:: To do ::
Lines with the word "repeated" in them must be copied from the records below.

:: Exercise input ::
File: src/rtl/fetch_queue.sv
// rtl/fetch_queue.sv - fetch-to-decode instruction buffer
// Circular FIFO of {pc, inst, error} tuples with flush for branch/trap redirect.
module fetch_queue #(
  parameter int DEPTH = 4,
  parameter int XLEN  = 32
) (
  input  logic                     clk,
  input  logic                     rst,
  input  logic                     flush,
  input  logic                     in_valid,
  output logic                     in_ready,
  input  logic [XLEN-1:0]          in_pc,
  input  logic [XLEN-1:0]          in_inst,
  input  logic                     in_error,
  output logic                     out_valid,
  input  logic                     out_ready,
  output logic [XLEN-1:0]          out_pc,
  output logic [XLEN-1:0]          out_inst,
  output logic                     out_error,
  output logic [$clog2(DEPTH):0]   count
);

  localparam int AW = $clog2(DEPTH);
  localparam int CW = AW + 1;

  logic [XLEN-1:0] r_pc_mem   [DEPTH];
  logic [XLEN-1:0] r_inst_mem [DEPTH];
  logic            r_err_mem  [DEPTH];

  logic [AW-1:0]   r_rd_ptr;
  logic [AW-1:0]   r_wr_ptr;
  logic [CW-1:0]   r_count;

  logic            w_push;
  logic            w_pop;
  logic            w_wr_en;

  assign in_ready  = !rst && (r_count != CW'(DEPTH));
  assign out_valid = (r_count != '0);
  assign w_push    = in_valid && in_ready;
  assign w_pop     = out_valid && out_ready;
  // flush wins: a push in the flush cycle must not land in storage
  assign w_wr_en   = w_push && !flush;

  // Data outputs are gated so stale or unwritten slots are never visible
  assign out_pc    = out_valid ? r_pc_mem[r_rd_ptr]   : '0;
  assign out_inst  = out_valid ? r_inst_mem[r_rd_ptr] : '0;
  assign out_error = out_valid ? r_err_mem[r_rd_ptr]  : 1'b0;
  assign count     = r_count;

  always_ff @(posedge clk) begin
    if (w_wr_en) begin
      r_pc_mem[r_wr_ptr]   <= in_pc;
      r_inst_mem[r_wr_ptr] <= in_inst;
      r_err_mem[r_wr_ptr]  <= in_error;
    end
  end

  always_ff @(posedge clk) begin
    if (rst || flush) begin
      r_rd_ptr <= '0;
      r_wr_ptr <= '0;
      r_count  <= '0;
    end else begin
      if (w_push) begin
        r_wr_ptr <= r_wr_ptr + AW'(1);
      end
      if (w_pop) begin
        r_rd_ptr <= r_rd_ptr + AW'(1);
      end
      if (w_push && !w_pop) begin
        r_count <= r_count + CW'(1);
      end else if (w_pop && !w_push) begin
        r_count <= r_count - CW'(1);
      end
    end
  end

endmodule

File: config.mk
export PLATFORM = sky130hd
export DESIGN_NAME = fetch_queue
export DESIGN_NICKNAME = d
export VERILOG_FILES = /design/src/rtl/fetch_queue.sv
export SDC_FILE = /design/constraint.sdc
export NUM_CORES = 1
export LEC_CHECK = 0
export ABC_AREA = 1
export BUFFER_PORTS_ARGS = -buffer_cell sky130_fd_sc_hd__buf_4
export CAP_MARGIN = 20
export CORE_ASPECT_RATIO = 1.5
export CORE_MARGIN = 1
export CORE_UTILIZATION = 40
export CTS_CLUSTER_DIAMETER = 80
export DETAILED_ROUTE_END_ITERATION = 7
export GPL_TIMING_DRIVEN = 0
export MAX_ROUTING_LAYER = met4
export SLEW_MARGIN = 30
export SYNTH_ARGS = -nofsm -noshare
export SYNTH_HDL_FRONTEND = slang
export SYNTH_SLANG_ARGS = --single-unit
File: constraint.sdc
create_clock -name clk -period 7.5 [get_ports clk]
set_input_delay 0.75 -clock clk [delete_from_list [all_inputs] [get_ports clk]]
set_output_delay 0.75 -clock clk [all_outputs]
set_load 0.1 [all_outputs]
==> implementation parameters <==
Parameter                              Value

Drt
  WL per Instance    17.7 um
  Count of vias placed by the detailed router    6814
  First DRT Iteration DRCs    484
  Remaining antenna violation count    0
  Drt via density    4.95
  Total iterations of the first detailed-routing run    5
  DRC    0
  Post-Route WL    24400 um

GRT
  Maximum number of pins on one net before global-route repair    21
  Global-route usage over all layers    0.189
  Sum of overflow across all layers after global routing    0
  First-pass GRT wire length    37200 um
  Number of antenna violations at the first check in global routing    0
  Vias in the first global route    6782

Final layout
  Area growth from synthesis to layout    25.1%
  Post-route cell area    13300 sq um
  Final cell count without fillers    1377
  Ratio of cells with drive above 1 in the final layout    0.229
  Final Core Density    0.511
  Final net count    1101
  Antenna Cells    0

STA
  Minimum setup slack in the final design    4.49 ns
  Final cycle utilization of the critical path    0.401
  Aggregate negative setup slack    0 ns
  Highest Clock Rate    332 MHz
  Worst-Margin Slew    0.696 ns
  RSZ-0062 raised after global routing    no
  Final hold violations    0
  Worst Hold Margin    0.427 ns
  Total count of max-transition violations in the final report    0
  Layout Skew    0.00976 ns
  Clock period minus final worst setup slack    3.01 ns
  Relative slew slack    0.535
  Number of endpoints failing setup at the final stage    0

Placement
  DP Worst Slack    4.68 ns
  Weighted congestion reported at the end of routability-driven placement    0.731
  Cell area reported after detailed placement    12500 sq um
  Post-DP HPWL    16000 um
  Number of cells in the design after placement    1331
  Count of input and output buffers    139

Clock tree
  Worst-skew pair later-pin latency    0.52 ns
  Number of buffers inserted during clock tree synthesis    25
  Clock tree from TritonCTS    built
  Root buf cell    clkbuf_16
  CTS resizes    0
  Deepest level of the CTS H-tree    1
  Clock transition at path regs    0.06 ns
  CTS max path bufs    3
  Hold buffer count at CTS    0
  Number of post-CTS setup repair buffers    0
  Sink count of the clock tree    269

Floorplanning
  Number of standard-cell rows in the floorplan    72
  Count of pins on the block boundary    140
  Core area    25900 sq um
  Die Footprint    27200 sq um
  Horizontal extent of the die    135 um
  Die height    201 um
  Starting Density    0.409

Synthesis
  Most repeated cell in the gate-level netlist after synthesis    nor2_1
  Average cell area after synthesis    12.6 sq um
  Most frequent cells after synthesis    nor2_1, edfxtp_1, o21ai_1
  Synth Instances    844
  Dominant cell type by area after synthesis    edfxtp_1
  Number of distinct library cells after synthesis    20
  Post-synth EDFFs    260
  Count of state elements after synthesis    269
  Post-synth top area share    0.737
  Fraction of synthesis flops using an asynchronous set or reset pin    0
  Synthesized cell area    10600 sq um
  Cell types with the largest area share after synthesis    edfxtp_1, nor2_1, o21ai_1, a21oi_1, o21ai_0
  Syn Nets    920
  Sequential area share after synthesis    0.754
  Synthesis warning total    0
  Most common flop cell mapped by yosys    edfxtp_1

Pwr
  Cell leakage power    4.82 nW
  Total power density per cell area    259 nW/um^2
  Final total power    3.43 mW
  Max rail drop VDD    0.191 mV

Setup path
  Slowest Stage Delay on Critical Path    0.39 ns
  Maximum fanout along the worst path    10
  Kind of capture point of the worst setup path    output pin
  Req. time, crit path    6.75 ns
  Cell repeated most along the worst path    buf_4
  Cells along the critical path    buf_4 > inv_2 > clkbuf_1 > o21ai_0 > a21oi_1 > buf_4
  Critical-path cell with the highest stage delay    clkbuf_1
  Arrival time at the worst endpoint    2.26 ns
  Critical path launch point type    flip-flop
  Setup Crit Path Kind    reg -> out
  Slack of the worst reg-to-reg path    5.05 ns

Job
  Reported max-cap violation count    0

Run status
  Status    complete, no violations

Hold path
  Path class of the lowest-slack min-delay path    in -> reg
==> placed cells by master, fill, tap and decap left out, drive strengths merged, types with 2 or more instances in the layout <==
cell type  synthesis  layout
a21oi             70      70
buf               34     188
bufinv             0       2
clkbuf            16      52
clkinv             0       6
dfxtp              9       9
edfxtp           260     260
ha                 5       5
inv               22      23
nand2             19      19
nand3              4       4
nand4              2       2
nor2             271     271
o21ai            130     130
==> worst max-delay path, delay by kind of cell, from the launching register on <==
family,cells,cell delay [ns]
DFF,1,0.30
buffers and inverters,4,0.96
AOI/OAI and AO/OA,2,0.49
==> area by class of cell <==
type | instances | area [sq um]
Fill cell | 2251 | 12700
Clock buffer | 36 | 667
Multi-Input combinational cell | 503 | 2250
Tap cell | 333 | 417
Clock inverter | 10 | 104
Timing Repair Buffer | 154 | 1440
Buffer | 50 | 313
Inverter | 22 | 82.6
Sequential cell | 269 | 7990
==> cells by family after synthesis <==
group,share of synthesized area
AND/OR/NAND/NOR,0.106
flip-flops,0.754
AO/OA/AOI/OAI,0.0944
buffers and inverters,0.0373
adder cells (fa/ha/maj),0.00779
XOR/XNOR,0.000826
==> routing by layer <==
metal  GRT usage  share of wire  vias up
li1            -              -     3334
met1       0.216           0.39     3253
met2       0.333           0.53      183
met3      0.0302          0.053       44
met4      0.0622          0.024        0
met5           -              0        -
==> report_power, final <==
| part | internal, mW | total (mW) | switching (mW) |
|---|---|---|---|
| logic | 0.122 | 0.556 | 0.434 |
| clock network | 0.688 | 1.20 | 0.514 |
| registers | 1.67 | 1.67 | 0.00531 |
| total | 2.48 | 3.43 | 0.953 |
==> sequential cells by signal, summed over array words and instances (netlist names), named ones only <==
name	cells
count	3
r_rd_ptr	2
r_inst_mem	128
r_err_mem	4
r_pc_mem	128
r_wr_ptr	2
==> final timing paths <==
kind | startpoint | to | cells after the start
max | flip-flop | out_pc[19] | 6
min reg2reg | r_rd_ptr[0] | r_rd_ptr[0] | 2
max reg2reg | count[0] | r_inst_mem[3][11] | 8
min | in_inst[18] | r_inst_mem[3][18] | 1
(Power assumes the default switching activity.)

:: Answer box ::
  Most repeated cell in the gate-level netlist after synthesis    nor2_1
  Cell repeated most along the worst path    buf_4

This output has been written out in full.